The Design Problem: Labor Market First, Person Second

But UPSKILL’s eligible programs will be determined annually by the state’s review of employer demand and workforce shortages — essentially, what the labor market needs. That sounds sensible, but in practice those designations are heavily influenced by major employers who want a trained workforce pipeline at public expense. The program could function as a publicly-subsidized labor supply program for specific private employers without those employers contributing to its cost.

Crucially such an approach underemphasizes, and even ignores, the fact that each person is born with unique gifts and talents. Asking what the labor market needs and then pushing people into state-sanctioned boxes is the reverse of what should be happening.

A person with a gift for artistry, writing, craftsmanship, early childhood education, or caregiving work might find little room in a program built around HVAC, welding, and construction certifications. The program, therefore, treats people as inputs to an economic system rather than as individuals who deserve respect for escaping addiction and now have distinct contributions to make.

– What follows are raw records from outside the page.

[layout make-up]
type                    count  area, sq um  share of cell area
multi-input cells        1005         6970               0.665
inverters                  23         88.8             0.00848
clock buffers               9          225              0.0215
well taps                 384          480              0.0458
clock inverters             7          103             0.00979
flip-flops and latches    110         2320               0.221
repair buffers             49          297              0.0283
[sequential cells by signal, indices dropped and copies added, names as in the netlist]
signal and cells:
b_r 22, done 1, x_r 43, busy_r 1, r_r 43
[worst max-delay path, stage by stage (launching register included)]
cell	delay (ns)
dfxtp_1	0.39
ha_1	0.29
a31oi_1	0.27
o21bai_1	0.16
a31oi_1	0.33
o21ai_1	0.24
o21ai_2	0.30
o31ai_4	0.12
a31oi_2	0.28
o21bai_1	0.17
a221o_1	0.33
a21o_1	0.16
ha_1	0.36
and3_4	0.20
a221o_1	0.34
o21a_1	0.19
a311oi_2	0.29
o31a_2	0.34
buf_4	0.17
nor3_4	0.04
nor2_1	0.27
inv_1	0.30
File: src/design/bis_pkg.sv
`timescale 1ns / 1ps
// ----------------------------------------------------------------------------
// bis_pkg
// shared types and constants of the interpolation search core
// ----------------------------------------------------------------------------
package bis_pkg;

  localparam int TABLE_DEPTH = 1024;
  localparam int ADDR_W      = $clog2(TABLE_DEPTH);
  localparam int CNT_W       = 11;
  localparam int KEY_W       = 32;
  localparam int VOL_W       = 31;
  localparam int Q_FRAC      = 16;
  localparam int NUM_W       = 44;
  localparam int DEN_W       = 34;
  localparam int ROOT_W      = 22;
  localparam int ACC_W       = 32;

  localparam logic OP_LOAD   = 1'b0;
  localparam logic OP_SEARCH = 1'b1;

  typedef struct packed {
    logic                    op;
    logic [ADDR_W-1:0]       entry_index;
    logic signed [KEY_W-1:0] day_key;
    logic [VOL_W-1:0]        entry_volume;
  } in_t;

  typedef struct packed {
    logic             found;
    logic [VOL_W-1:0] result_volume;
  } out_t;

endpackage
File: src/hw/rtl/ccmm_pkg.sv
// Package for the channel column metal maximizer.
// Holds the beat payload types, the run state type, register indexes and
// reset values. No dependencies.
package ccmm_pkg;

	// Largest track count that the channel width register accepts.
	localparam int MAX_TRACKS = 254;

	// Saturation limit as an 8-bit value, since the register is 8 bits wide.
	localparam logic [7:0] MAX_TRACKS_W8 = (MAX_TRACKS > 255) ? 8'd255 : 8'(MAX_TRACKS);

	// Reset values of the configuration registers.
	localparam logic [7:0] VIA_LIMIT_RST     = 8'd2;
	localparam logic [7:0] CHANNEL_WIDTH_RST = (MAX_TRACKS_W8 < 8'd254) ? MAX_TRACKS_W8 : 8'd254;

	// Configuration register indexes.
	typedef enum logic [7:0] {
		REG_VIA_LIMIT     = 8'd0,
		REG_CHANNEL_WIDTH = 8'd1
	} cfg_reg_t;

	// One grid point of the column.
	typedef struct packed {
		logic [7:0] row;
		logic       goes_up;
		logic       goes_right;
		logic       has_contact;
		logic       metal_blocked;
		logic       left_goes_right;
		logic       metal_ok_beyond;
	} point_t;

	// One closed span.
	typedef struct packed {
		logic       convert;
		logic [7:0] span_bottom;
		logic [7:0] span_top;
		logic       contact_at_bottom;
		logic       contact_at_top;
	} span_t;

	// Open-run tracking state carried from point to point.
	typedef struct packed {
		logic       run_open;
		logic [7:0] run_start;
		logic       low_contact_needed;
		logic       low_contact_present;
		logic       prior_row_contact;
	} run_state_t;

	// Configuration register values.
	typedef struct packed {
		logic [7:0] via_limit;
		logic [7:0] channel_width;
	} cfg_t;

endpackage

The state might (and probably will) eventually justify the program’s existence and call for its expansion as students apply for funding to gain a certificate or degree in an approved field and shortages in some areas are ameliorated. But in such an analysis, there’s no accounting for quality of life, e.g., if a person finds himself in a job he never wanted just because money was available to meet the need.

The Community Problem: What the State Crowds Out

It’s also worth noting that the program creates a transactional connection between a person and an employer-defined credential, but it severs and discourages the community connections important to the growth and wellbeing of a person, especially one in recovery. The state stipend is $500, which would be a manageable dollar amount for local charities, churches, civic organizations to offer, if they were so inclined.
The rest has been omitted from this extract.